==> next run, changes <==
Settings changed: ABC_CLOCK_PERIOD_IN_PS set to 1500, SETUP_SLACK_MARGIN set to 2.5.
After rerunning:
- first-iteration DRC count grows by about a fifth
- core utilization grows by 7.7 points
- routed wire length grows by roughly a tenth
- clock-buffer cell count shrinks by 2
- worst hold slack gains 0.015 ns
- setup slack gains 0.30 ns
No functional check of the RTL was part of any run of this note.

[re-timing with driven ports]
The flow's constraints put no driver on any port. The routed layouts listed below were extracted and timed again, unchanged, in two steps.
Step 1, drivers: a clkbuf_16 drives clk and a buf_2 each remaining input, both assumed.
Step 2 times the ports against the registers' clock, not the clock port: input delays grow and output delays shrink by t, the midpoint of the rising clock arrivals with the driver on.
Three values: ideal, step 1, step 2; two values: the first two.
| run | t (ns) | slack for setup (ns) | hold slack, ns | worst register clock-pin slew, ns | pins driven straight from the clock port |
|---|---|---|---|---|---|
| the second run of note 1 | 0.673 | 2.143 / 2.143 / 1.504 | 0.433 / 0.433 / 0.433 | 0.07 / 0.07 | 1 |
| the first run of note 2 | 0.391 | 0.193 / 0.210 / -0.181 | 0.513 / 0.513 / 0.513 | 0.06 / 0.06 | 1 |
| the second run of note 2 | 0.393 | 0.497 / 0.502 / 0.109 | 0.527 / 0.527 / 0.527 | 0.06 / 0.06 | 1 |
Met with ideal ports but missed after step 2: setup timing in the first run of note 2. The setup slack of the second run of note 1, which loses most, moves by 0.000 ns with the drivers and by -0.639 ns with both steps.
This is an optimization exercise on Yosys and OpenROAD, whose aim is small area, a short achievable clock period and few clock cycles, not a production implementation. No run shown here included a check of the RTL's function; only the layout flow was run. Power and IR drop assume default switching activity.

File: design/flow/flow/run.sh
#!/bin/bash
# Layout: the standard flow (standard.sh: the standard synthesis, then
# ORFS floorplan to finish at the design's clock and constraints), with two
# changes to how the layout is optimised:
#  - the port buffers that buffer_ports inserts are buf_1 cells;
#  - repair_timing works towards a larger setup margin.
# make's full output goes to standard_finish.log in this folder.
set -uo pipefail
bash standard.sh \
   "BUFFER_PORTS_ARGS=-buffer_cell sky130_fd_sc_hd__buf_1" \
   SETUP_SLACK_MARGIN=6.0 \
   finish > standard_finish.log 2>&1
status=$?
tail -5 standard_finish.log
exit $status
File: design/flow/standard.sh
#!/bin/bash
# synth_recipe.tcl (not shown) runs the flow's synth.tcl, then flattens the netlist and writes it again
# the make line also repeats each setting of config.mk as NAME=value (left out here)
make -C /OpenROAD-flow-scripts/flow DESIGN_CONFIG=/design/flow/config.mk WORK_HOME=/design/flow/orfs CLKGATE_MAP_FILE= SYNTH_SCRIPT=/design/flow/synth_recipe.tcl "${@:-finish}"
File: design/flow/config.mk
export PLATFORM = sky130hd
export DESIGN_NAME = engine
export DESIGN_NICKNAME = engine
export VERILOG_FILES = /design/flow/design.v
export SDC_FILE = /design/flow/constraint.sdc
export NUM_CORES = 4
export LEC_CHECK = 0
export ABC_CLOCK_PERIOD_IN_PS = 5000
export CAP_MARGIN = 20
export CORE_MARGIN = 2
export CORE_UTILIZATION = 40
export SLEW_MARGIN = 20
File: design/flow/constraint.sdc
create_clock -name core_clock -period 11.0 [get_ports {clk}]
set_input_delay 2.2000 -clock core_clock [delete_from_list [all_inputs] [get_ports {clk}]]
set_output_delay 2.2000 -clock core_clock [all_outputs]
set_load 0.01 [all_outputs]
From an optimization exercise on the open Yosys and OpenROAD flow, aimed at small area; shortcuts taken in it are not production practice.
In this exercise RTL edits were held to simulation tests only and were not proved equivalent to the original.
No activity file was given, so power comes from the tool's default toggle rates.

===== flow/design.v =====
`timescale  1ns/1ns
`default_nettype wire
module parser_wrapper #(
  parameter C_BUS_DATA_WIDTH = 512                 ,
  parameter C_BUS_KEEP_WIDTH = (C_BUS_DATA_WIDTH/8)
) (
  input  wire                        CLK              ,
  input  wire                        RST_N            ,
  input  wire [C_BUS_DATA_WIDTH-1:0] IN_PACKET_TDATA  ,
  output wire                        IN_PACKET_TREADY ,
  input  wire                        IN_PACKET_TVALID ,
  input  wire                        IN_PACKET_TLAST  ,
  input  wire [C_BUS_KEEP_WIDTH-1:0] IN_PACKET_TKEEP  ,
  output wire [C_BUS_DATA_WIDTH-1:0] OUT_PACKET_TDATA ,
  input  wire                        OUT_PACKET_TREADY,
  output wire                        OUT_PACKET_TVALID,
  output wire                        OUT_PACKET_TLAST ,
  output wire [C_BUS_KEEP_WIDTH-1:0] OUT_PACKET_TKEEP ,
  output wire                        RULE_TDATA       ,
  output wire                        RULE_TVALID
);
  assign OUT_PACKET_TDATA  = IN_PACKET_TDATA;
  assign IN_PACKET_TREADY  = OUT_PACKET_TREADY;
  assign OUT_PACKET_TVALID = IN_PACKET_TVALID;
  assign OUT_PACKET_TLAST  = IN_PACKET_TLAST;
  assign OUT_PACKET_TKEEP  = IN_PACKET_TKEEP;
  reg [C_BUS_DATA_WIDTH-1:0] data ;
  reg                        valid;
  reg                        last ;
  always @(posedge CLK or negedge RST_N) begin : proc_reg_data
    if(~RST_N) begin
      data  <= 0;
      valid <= 0;
      last  <= 0;
    end else begin
      if(IN_PACKET_TVALID&IN_PACKET_TREADY) begin
        last  <= IN_PACKET_TLAST;
        data  <= IN_PACKET_TDATA;
        valid <= 1'b1;
      end else begin
        valid <= 1'b0;
      end
    end
  end
  reg new_pkt;
  always @(posedge CLK or negedge RST_N) begin : proc_new_pkt
    if(~RST_N) begin
      new_pkt <= 1'b1;
    end else begin
      if(valid&last) begin
        new_pkt <= 1'b1;
      end else if(valid) begin
        new_pkt <= 1'b0;
      end
    end
  end
  localparam LENGTH_ETHERNET = 14*8                       ;
  localparam LENGTH_IPV4     = 20*8                       ;
  localparam LENGTH_TCP      = 20*8                       ;
  localparam OFFSET_IP       = LENGTH_ETHERNET            ;
  localparam OFFSET_TCP_IPV4 = LENGTH_ETHERNET+LENGTH_IPV4;
  reg        rule                                         ;
  reg        candidate                                    ;
  reg        rule_asserted                                ;
  reg        rule_valid                                   ;
  wire       has_vlan                                     ;
  wire is_ipv4;
  assign is_ipv4 = data[96+:16]==16'h0008;
  wire is_tcp_ipv4;
  assign is_tcp_ipv4 = data[OFFSET_IP+72+:8]==8'h06;
  wire is_tcp_ipv4_port_443;
  assign is_tcp_ipv4_port_443 = data[OFFSET_TCP_IPV4+:16]==16'hbb01||data[OFFSET_TCP_IPV4+16+:16]==16'hbb01;
  wire [8:0] tcp_offset;
  assign tcp_offset = {data[OFFSET_TCP_IPV4+100+:4], 5'h0};
  reg [7:0] ssl_offset_r;
  wire [7:0] ssl_offset;
  assign ssl_offset  = tcp_offset+OFFSET_TCP_IPV4;
  wire is_content_type_22;
  assign is_content_type_22  = data[ssl_offset_r+:8]==8'd22;
  wire is_handshake_type_01;
  assign is_handshake_type_01  = data[ssl_offset_r+40+:8]==8'd01;
  assign RULE_TDATA  = rule;
  assign RULE_TVALID = rule_valid;
  always @(posedge CLK or negedge RST_N) begin : proc_rule
    if(~RST_N) begin
      rule       <= 0;
      rule_valid <= 0;
      rule_asserted <= 0;
      ssl_offset_r  <= 0;
    end else begin
      if(valid&new_pkt) begin
        candidate <= (is_ipv4 && is_tcp_ipv4 && is_tcp_ipv4_port_443);  
        ssl_offset_r <= ssl_offset;
        rule_asserted <= 1'b0;
        if(last) begin  
          rule <= 1'b0;
          rule_valid <= 1'b1;
        end else begin
          rule_valid <= 1'b0;
        end
      end else if(valid&!rule_asserted) begin
        if(candidate) begin
          rule <= is_content_type_22 & is_handshake_type_01;
        end else begin
          rule <= 1'b0;
        end
        rule_valid <= 1'b1;
        rule_asserted <= 1'b1;
      end else if(rule_valid) begin
        rule_valid <= 1'b0;
      end
    end
  end
endmodule

===== flow/run.sh =====
#!/bin/bash
# synth_recipe.tcl (not shown) runs the flow's synth.tcl, then flattens the netlist and writes it again
# the make line also repeats each setting of config.mk as NAME=value (left out here)
make -C /OpenROAD-flow-scripts/flow DESIGN_CONFIG=/design/flow/config.mk WORK_HOME=/design/flow/orfs CLKGATE_MAP_FILE= SYNTH_SCRIPT=/design/flow/synth_recipe.tcl finish

===== flow/config.mk =====
export PLATFORM = sky130hd
export DESIGN_NAME = parser_wrapper
export DESIGN_NICKNAME = parser_wrapper
export VERILOG_FILES = /design/flow/design.v
export SDC_FILE = /design/flow/constraint.sdc
export NUM_CORES = 4
export LEC_CHECK = 0
export CAP_MARGIN = 20
export CORE_AREA = 5 5 435 435
export DIE_AREA = 0 0 440 440
export SLEW_MARGIN = 20

===== flow/constraint.sdc =====
create_clock -name core_clock -period 5.0 [get_ports {CLK}]
set_input_delay 1.0000 -clock core_clock [delete_from_list [all_inputs] [get_ports {CLK}]]
set_output_delay 1.0000 -clock core_clock [all_outputs]
set_load 0.01 [all_outputs]

==> results of run 1 <==
## power by group
part	total (mW)	switching (mW)	internal (mW)
registers	3.01	0.268	2.74
clock network	2.67	1.12	1.56
logic	1.48	0.678	0.803
## cell usage after synthesis, types with 5 or more instances
cell	number
buf_4	581
dfrtp_1	292
mux2_2	288
nor4_1	32
buf_2	28
nand2_1	27
nor4b_1	12
a21oi_1	11
clkbuf_1	10
nor3_1	9
nor4bb_1	9
nand2b_1	8
nor2_1	6
o21ai_0	6
nor4b_2	5
## per-layer routing
layer / vias up / GRT usage [%] / share of wire, %
li1: 4174 / - / -
met1: 4890 / 8.26 / 31
met2: 569 / 15.5 / 51
met3: 237 / 5.27 / 13
met4: 4 / 4.27 / 4.7
met5: - / 0.353 / 0.099
## cell type report
cell class	instances	area share, %
flip-flops and latches	294	33.2
diodes	3	0.0338
clock buffers	50	4.62
clock inverters	16	0.773
well taps	2464	13.9
repair buffers	602	27.2
inverters	2	0.0338
multi-input cells	460	20.2
## registers in the layout (all words and copies together) (netlist names)
signal and flops:
new_pkt 1, rule_asserted 1, last 1, data 283
ssl_offset_r 4, rule 1, rule_valid 1, candidate 1
valid 1
## logic make-up after synthesis
logic type | share of synthesized area, %
AOI/OAI and AO/OA | 1.42
buffers and inverters | 27.8
DFF | 45.0
muxes | 20.4
and+or+nand+nor | 5.37
## placed cells by master, fill, tap and decap left out, types with 2 or more instances in the layout
cell type,instances
or4_1,2
nor2_1,6
clkbuf_8,5
dfrtp_1,290
mux2_2,288
clkbuf_1,8
nor4_1,30
dfrtp_2,2
mux4_2,4
diode_2,3
nor4bb_1,9
nand4_1,3
clkinv_2,4
nor4b_1,10
nand2b_1,8
clkdlybuf4s50_1,574
nand4b_1,4
buf_4,21
clkinvlp_4,3
buf_12,6
nor4b_2,6
nor2b_1,2
nor4_2,2
nand3b_1,4
clkbuf_16,37
inv_6,4
nor3_1,9
nor3b_1,3
o21ai_0,6
nand3_1,3
bufinv_16,2
nand2_1,27
clkinv_4,2
a21oi_1,11
a311o_1,2
## path summary, 6_finish.rpt
kind	endpoint	cells past startpoint
min reg2reg	rule_asserted	1
max	OUT_PACKET_TDATA[98]	2
max reg2reg	rule	7
min	data[238]	1
max in group asynchronous	data[81]	2
min in group core_clock	rule_asserted	1
==> impl_metrics.py, run 1 <==
metrics = {
    "place": {
        "dpl_cell_area_um2": 21000,
        "dpl.hpwl_mm": 79.0,
        "finalWeightedCongestion": 0.798,
        "place_inst": 3822,
        "pre_cts_slack_ns": 1.43,
        "buffer_ports.inserted": 575,
    },
    "worst_setup_path": {
        "r2r_start": "data[153]",
        "slowest_stage": "clkdlybuf4s50_1",
        "crit_buf_inv": 2,
        "critical_path.startpoint": "IN_PACKET_TDATA[98]",
        "critPathLaunchType": "input port",
        "crit_type": "in2out",
        "crit_required_ns": 4.00,
        "reg2reg_slack_ns": 2.18,
        "cpPeakStageDelay_ns": 0.84,
        "worst_ep_arrival_time_ns": 2.53,
        "endpoint_kind": "output port",
        "critical-path-top-delay-family": "buffers and inverters",
        "critical_path.cell_chain": "clkdlybuf4s50_1 > clkdlybuf4s50_1",
        "cp_max_fo": 2,
        "worst_path_most_repeated_cell": "clkdlybuf4s50_1",
    },
    "routing": {
        "route.vias.total": 9874,
        "avgRoutedWirePerCell_um": 23.5,
        "drtIter0Drc": 483,
        "firstDrtPassIters": 4,
        "routed_wl_mm": 91.4,
        "antenna_left": 0,
        "vias_per_cell": 2.54,
        "drt_drc_violations_left": 0,
    },
    "sta": {
        "final_setup_violation_count": 0,
        "timing.final.crit_share_pct": 70.6,
        "min_period_ns": 3.53,
        "fmaxAchievable_mhz": 283,
        "finalHoldViolations": 0,
        "tightestPinTransition_ns": 1.05,
        "worst_slack_ns": 1.47,
        "worst_hold_slack_ns": 0.409,
        "setup_repair_after_global_routing_missed_its_margin": "false",
        "max-slew-margin-rel_pct": 29.6,
        "drv_slew": 0,
        "fin_setup_tns_ns": 0,
        "max_clock_skew_ns": 0.0269,
    },
    "cells_and_area": {
        "fin_cells": 3891,
        "postLayoutCellArea_um2": 22200,
        "fill_cells": 20830,
        "area_of_the_multi_input_gates_um2": 4480,
        "area_delta_synth_final_pct": 35.6,
        "number_of_nets_at_the_end_of_the_flow": 1978,
        "layout-drive-gt1-share_pct": 27.7,
        "sequential_cell_area_um2": 7370,
        "postLayoutCoreUtil_pct": 12.1,
    },
    "synthesis": {
        "synth.avg_cell_area_um2": 11.9,
        "synth_top_area_cell": "dfrtp_1",
        "yosys_top_cell_area_share_pct": 44.7,
        "synthesis_stage_register_bit_count": 294,
        "synth_seq_area_share_pct": 45.0,
        "post_synthesis_net_count": 1956,
        "synthCells": 1375,
        "synth.area.top_cells": "dfrtp_1, buf_4, mux2_2, nor4_1, buf_2",
        "synthDistinctLibCells": 48,
        "mapped_cell_area_um2": 16400,
        "synthArstFlopShare_pct": 99.7,
        "yosys_most_used_dff": "dfrtp_1",
        "synth-edff-count": 1,
        "yosysWarningCount": 1,
    },
    "global_routing": {
        "vias_in_the_first_global_route": 10916,
        "grt_remaining_overflow": 0,
        "grt_usage_pct": 8.90,
        "grt_first_pass_wirelength_mm": 113,
        "grt_antenna_before_repair": 11,
        "grt_start_max_net_pins": 108,
    },
    "clock_tree": {
        "worstSkewPairLatency_ns": 0.58,
        "clock_tree.htree_level_count": 2,
        "clock_path_buffers": 3,
        "holdBufCountCts": 0,
        "ctsResizeCount": 0,
        "cts_tree": "yes",
        "path_clk_slew_ns": 0.05,
        "clock_tree.root_cell": "clkbuf_16",
        "cts_sinks": 294,
        "num_cts_buffers": 37,
        "cts_setup_buffers": 0,
    },
    "status": {
        "outcome": "finished clean",
    },
    "floorplan": {
        "width_of_the_chip_um": 440,
        "row_count": 157,
        "initial_utilization_pct": 8.91,
        "boundaryPins": 1162,
        "fp.dieH_um": 440,
        "core-area_um2": 183000,
        "fp.dieArea_um2": 194000,
    },
    "worst_hold_path": {
        "holdCritPathClass": "in2async",
    },
    "power_and_ir_drop": {
        "peakVddDrop_mv": 0.181,
        "static-leakage-power_nw": 7.79,
        "totalPowerFinal_mw": 7.16,
        "power_density_nw_per_um2": 323,
    },
    "job": {
        "drv_cap": 0,
    },
}
==> run 2: changes to the inputs <==
==> flow/design.v (replaced) <==
`timescale  1ns/1ns
`default_nettype wire
module parser_wrapper #(
  parameter C_BUS_DATA_WIDTH = 512                 ,
  parameter C_BUS_KEEP_WIDTH = (C_BUS_DATA_WIDTH/8)
) (
  input  wire                        CLK              ,
  input  wire                        RST_N            ,
  input  wire [C_BUS_DATA_WIDTH-1:0] IN_PACKET_TDATA  ,
  output wire                        IN_PACKET_TREADY ,
  input  wire                        IN_PACKET_TVALID ,
  input  wire                        IN_PACKET_TLAST  ,
  input  wire [C_BUS_KEEP_WIDTH-1:0] IN_PACKET_TKEEP  ,
  output wire [C_BUS_DATA_WIDTH-1:0] OUT_PACKET_TDATA ,
  input  wire                        OUT_PACKET_TREADY,
  output wire                        OUT_PACKET_TVALID,
  output wire                        OUT_PACKET_TLAST ,
  output wire [C_BUS_KEEP_WIDTH-1:0] OUT_PACKET_TKEEP ,
  output wire                        RULE_TDATA       ,
  output wire                        RULE_TVALID
);
  assign OUT_PACKET_TDATA  = IN_PACKET_TDATA;
  assign IN_PACKET_TREADY  = OUT_PACKET_TREADY;
  assign OUT_PACKET_TVALID = IN_PACKET_TVALID;
  assign OUT_PACKET_TLAST  = IN_PACKET_TLAST;
  assign OUT_PACKET_TKEEP  = IN_PACKET_TKEEP;
  wire [C_BUS_DATA_WIDTH-1:0] d = IN_PACKET_TDATA;
  wire take = IN_PACKET_TVALID & OUT_PACKET_TREADY;
  reg       first;       
  reg       second;      
  reg       candidate;
  reg [2:0] off;         
  reg       pend_valid, pend_rule;
  reg       rule_valid, rule;
  assign RULE_TDATA  = rule;
  assign RULE_TVALID = rule_valid;
  wire is_cand = (d[96+:16] == 16'h0008) && (d[184+:8] == 8'h06) &&
                 (d[272+:16] == 16'hbb01 || d[288+:16] == 16'hbb01);
  wire [7:0] hit;
  genvar k;
  generate
    for (k = 0; k < 8; k = k + 1) begin : g_hit
      assign hit[k] = (d[16+32*k+:8] == 8'd22) && (d[56+32*k+:8] == 8'd1);
    end
  endgenerate
  always @(posedge CLK or negedge RST_N) begin
    if (~RST_N) begin
      first      <= 1'b1;
      pend_valid <= 1'b0;
      rule_valid <= 1'b0;
    end else begin
      if (take)
        first <= IN_PACKET_TLAST;
      pend_valid <= take & (first ? IN_PACKET_TLAST : second);
      rule_valid <= pend_valid;
    end
  end
  always @(posedge CLK) begin
    if (take) begin
      second <= first & ~IN_PACKET_TLAST;
      if (first) begin
        candidate <= is_cand;
        off       <= d[372+:3];
      end
    end
    pend_rule <= ~first & candidate & hit[off];
    rule      <= pend_rule;
  end
endmodule
==> flow/flow/run.sh (new file) <==
#!/bin/bash
set -euo pipefail
bash standard.sh "BUFFER_PORTS_ARGS=-buffer_cell sky130_fd_sc_hd__buf_1" finish > flow_make.log 2>&1
==> flow/standard.sh (new file) <==
#!/bin/bash
# synth_recipe.tcl (not shown) runs the flow's synth.tcl, then flattens the netlist and writes it again
# the make line also repeats each setting of config.mk as NAME=value (left out here)
make -C /OpenROAD-flow-scripts/flow DESIGN_CONFIG=/design/flow/config.mk WORK_HOME=/design/flow/orfs CLKGATE_MAP_FILE= SYNTH_SCRIPT=/design/flow/synth_recipe.tcl "${@:-finish}"
removed: flow/run.sh
==> run 2 against run 1 <==
Compared with the run above: still clean; critical path depth unchanged; first-iteration DRC count decreased by 1.0%; combinational power decreased by 74%; synthesized area decreased by 68%; largest cell class is now tap cells; largest power group is now combinational logic.
==> impl_metrics.py, run 2 <==
metrics = {
    "power_and_ir_drop": {
        "power_density_nw_per_um2": 118,
        "static-leakage-power_nw": 0.691,
        "comb_power_share_pct": 60.4,
        "p_seq_share_pct": 15.7,
        "netSwitchingFraction_pct": 58.0,
        "power.share.clock_pct": 23.9,
        "power_switching_uw": 374,
        "intPower_uw": 271,
        "peakVddDrop_mv": 0.0779,
    },
    "routing": {
        "firstDrtPassIters": 5,
        "vias_per_cell": 1.52,
        "routed_wl_mm": 142,
        "antenna_left": 0,
        "avgRoutedWirePerCell_um": 48.5,
        "route.vias.total": 4437,
        "drtIter0Drc": 478,
        "drt_drc_violations_left": 0,
    },
    "synthesis": {
        "synthArstFlopShare_pct": 30.0,
        "synth_top_area_cell": "buf_4",
        "synth.avg_cell_area_um2": 7.81,
        "yosys_top_cell_area_share_pct": 83.1,
        "synthesis_stage_register_bit_count": 10,
        "yosys_most_used_dff": "edfxtp_1",
        "mapped_cell_area_um2": 5230,
        "most_frequent_cell_after_synthesis": "buf_4",
        "netlist_top_cells_count": "buf_4, nor4b_1, nor4_1",
        "synth-edff-count": 5,
        "post_synthesis_net_count": 1251,
        "synth_seq_area_share_pct": 5.09,
        "synth.area.top_cells": "buf_4, nor4b_1, edfxtp_1, dfrtp_1, nor4_1",
        "yosysWarningCount": 1,
        "synthDistinctLibCells": 31,
        "synthCells": 670,
    },
    "floorplan": {
        "initial_utilization_pct": 2.85,
        "fp.dieArea_um2": 194000,
        "fp.dieH_um": 440,
        "row_count": 157,
        "core-area_um2": 183000,
        "boundaryPins": 1162,
        "width_of_the_chip_um": 440,
    },
    "worst_setup_path": {
        "worst_path_most_repeated_cell": "buf_1",
        "critical-path-top-delay-family": "buffers and inverters",
        "worst_ep_arrival_time_ns": 1.89,
        "crit_required_ns": 4.00,
        "critPathLaunchType": "input port",
        "slowest_stage": "buf_1",
        "crit_type": "in2out",
        "reg2regPathDepth": 6,
        "timing.rr.end": "pend_rule",
        "cpPeakStageDelay_ns": 0.75,
        "endpoint_kind": "output port",
        "crit_buf_inv": 2,
        "critical_path.cell_chain": "buf_1 > buf_1",
        "cp_max_fo": 2,
        "r2r_start": "off[0]",
        "reg2reg_slack_ns": 2.47,
    },
    "cells_and_area": {
        "final_common_cell": "buf_1",
        "reg_with_most_ffs": "off",
        "commonest_cells_after_routing_fill_and_taps_aside": "buf_1, nor4b_1",
        "number_of_nets_at_the_end_of_the_flow": 1030,
        "layout-drive-gt1-share_pct": 3.13,
        "fill_cells": 22075,
        "area_delta_synth_final_pct": 4.09,
        "postLayoutCoreUtil_pct": 2.97,
        "largest_register_ff_count": 3,
    },
    "clock_tree": {
        "cts_tree": "yes",
        "clock_tree.htree_level_count": 1,
        "holdBufCountCts": 0,
        "ctsResizeCount": 0,
        "clock_tree.root_cell": "clkbuf_16",
        "cts_sinks": 10,
        "cts_setup_buffers": 0,
        "path_clk_slew_ns": 0.05,
        "clock_path_buffers": 2,
        "num_cts_buffers": 3,
        "worstSkewPairLatency_ns": 0.25,
    },
    "global_routing": {
        "vias_in_the_first_global_route": 3565,
        "grt_antenna_before_repair": 56,
        "grt_remaining_overflow": 0,
        "grt_first_pass_wirelength_mm": 150,
        "grt_start_max_net_pins": 7,
        "grt_usage_pct": 13.9,
    },
    "worst_hold_path": {
        "holdCritPathClass": "reg2reg",
        "min_to": "rule_valid",
        "worst_hold_path.num_cells": 0,
        "hold_path_startpoint": "pend_valid",
    },
    "place": {
        "buffer_ports.inserted": 351,
        "dpl.hpwl_mm": 138,
        "finalWeightedCongestion": 0.972,
        "pre_cts_slack_ns": 1.92,
    },
    "sta": {
        "max-slew-margin-rel_pct": 33.9,
        "max_clock_skew_ns": 0.00167,
        "setup_repair_after_global_routing_missed_its_margin": "false",
        "min_period_ns": 2.89,
        "finalHoldViolations": 0,
        "fmaxAchievable_mhz": 346,
        "worst_slack_ns": 2.11,
        "tightestPinTransition_ns": 0.996,
        "fin_setup_tns_ns": 0,
        "drv_slew": 0,
        "timing.final.crit_share_pct": 57.9,
        "final_setup_violation_count": 0,
    },
    "job": {
        "drv_cap": 0,
    },
    "status": {
        "outcome": "finished clean",
    },
}
-- run 2: layer usage --
| metal | wire length, um | track usage (%) | vias to the layer above |
|---|---|---|---|
| met5 | 426 | 1.26 | - |
| met4 | 2930 | 1.96 | 10 |
| met3 | 50600 | 23.3 | 203 |
| met2 | 61300 | 21.2 | 1196 |
| met1 | 26700 | 7.87 | 1887 |
| li1 | - | - | 1141 |
-- run 2: power by group through the flow --
stage                     Sequential, mW  Combinational (mW)  Clock, mW
after floorplan                   0.0974               0.496          0
after global placement             0.104               0.391          0
after detailed placement           0.104               0.391          0
after CTS                          0.102               0.392      0.162
after global routing               0.102               0.406      0.164
final                              0.101               0.390      0.154
-- run 2: logic make-up after synthesis --
kind of cell / Yosys count / synth area share, %
buffers and inverters: 580 / 83.1
AND/OR/NAND/NOR: 73 / 10.5
flip-flops: 10 / 5.09
AO/OA/AOI/OAI: 5 / 0.836
multiplexers: 2 / 0.406
-- run 2: worst max-delay path by stage --
stage	startpoint	end	slack, ns	cells past startpoint
final	IN_PACKET_TDATA[125]	OUT_PACKET_TDATA[125]	2.11	2
after global routing	IN_PACKET_TDATA[125]	OUT_PACKET_TDATA[125]	2.02	2
after CTS	IN_PACKET_TDATA[125]	OUT_PACKET_TDATA[125]	1.98	2
after detailed placement	IN_PACKET_TDATA[283]	candidate	1.92	5
after global placement	IN_PACKET_TDATA[217]	pend_rule	1.45	6
after floorplan	OUT_PACKET_TREADY	IN_PACKET_TREADY	2.88	1
-- run 2: final cells by class --
cell class              count  area [um^2]  area share, %
diodes                     13         32.5          0.597
clock buffers               3         75.1           1.38
clock inverters             1         3.75         0.0689
inverters                   1         3.75         0.0689
multi-input cells          80          647           11.9
flip-flops and latches     10          267           4.89
well taps                2464         3080           56.6
repair buffers            353         1340           24.5
-- run 2: metrics by stage --
| stage | hold slack, ns | power (mW) | cells | area, um^2 |
|---|---|---|---|---|
| final | 0.352 | 0.645 | 2925 | 5450 |
| after floorplan | 0.310 | 0.593 | 670 | 5230 |
| after global routing | 0.367 | 0.672 | 2914 | 5420 |
| after global placement | 0.346 | 0.494 | 2907 | 5310 |
| after CTS | 0.357 | 0.656 | 2912 | 5420 |
| after detailed placement | 0.337 | 0.495 | 2908 | 5340 |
___
■ REQUIRED WORK: Return, word for word, every line from the top of the entries down to the line that holds "[re-timing with driven ports]", both included.

■ OUTPUT FOR THIS EXERCISE:
==> next run, changes <==
Settings changed: ABC_CLOCK_PERIOD_IN_PS set to 1500, SETUP_SLACK_MARGIN set to 2.5.
After rerunning:
- first-iteration DRC count grows by about a fifth
- core utilization grows by 7.7 points
- routed wire length grows by roughly a tenth
- clock-buffer cell count shrinks by 2
- worst hold slack gains 0.015 ns
- setup slack gains 0.30 ns
No functional check of the RTL was part of any run of this note.

[re-timing with driven ports]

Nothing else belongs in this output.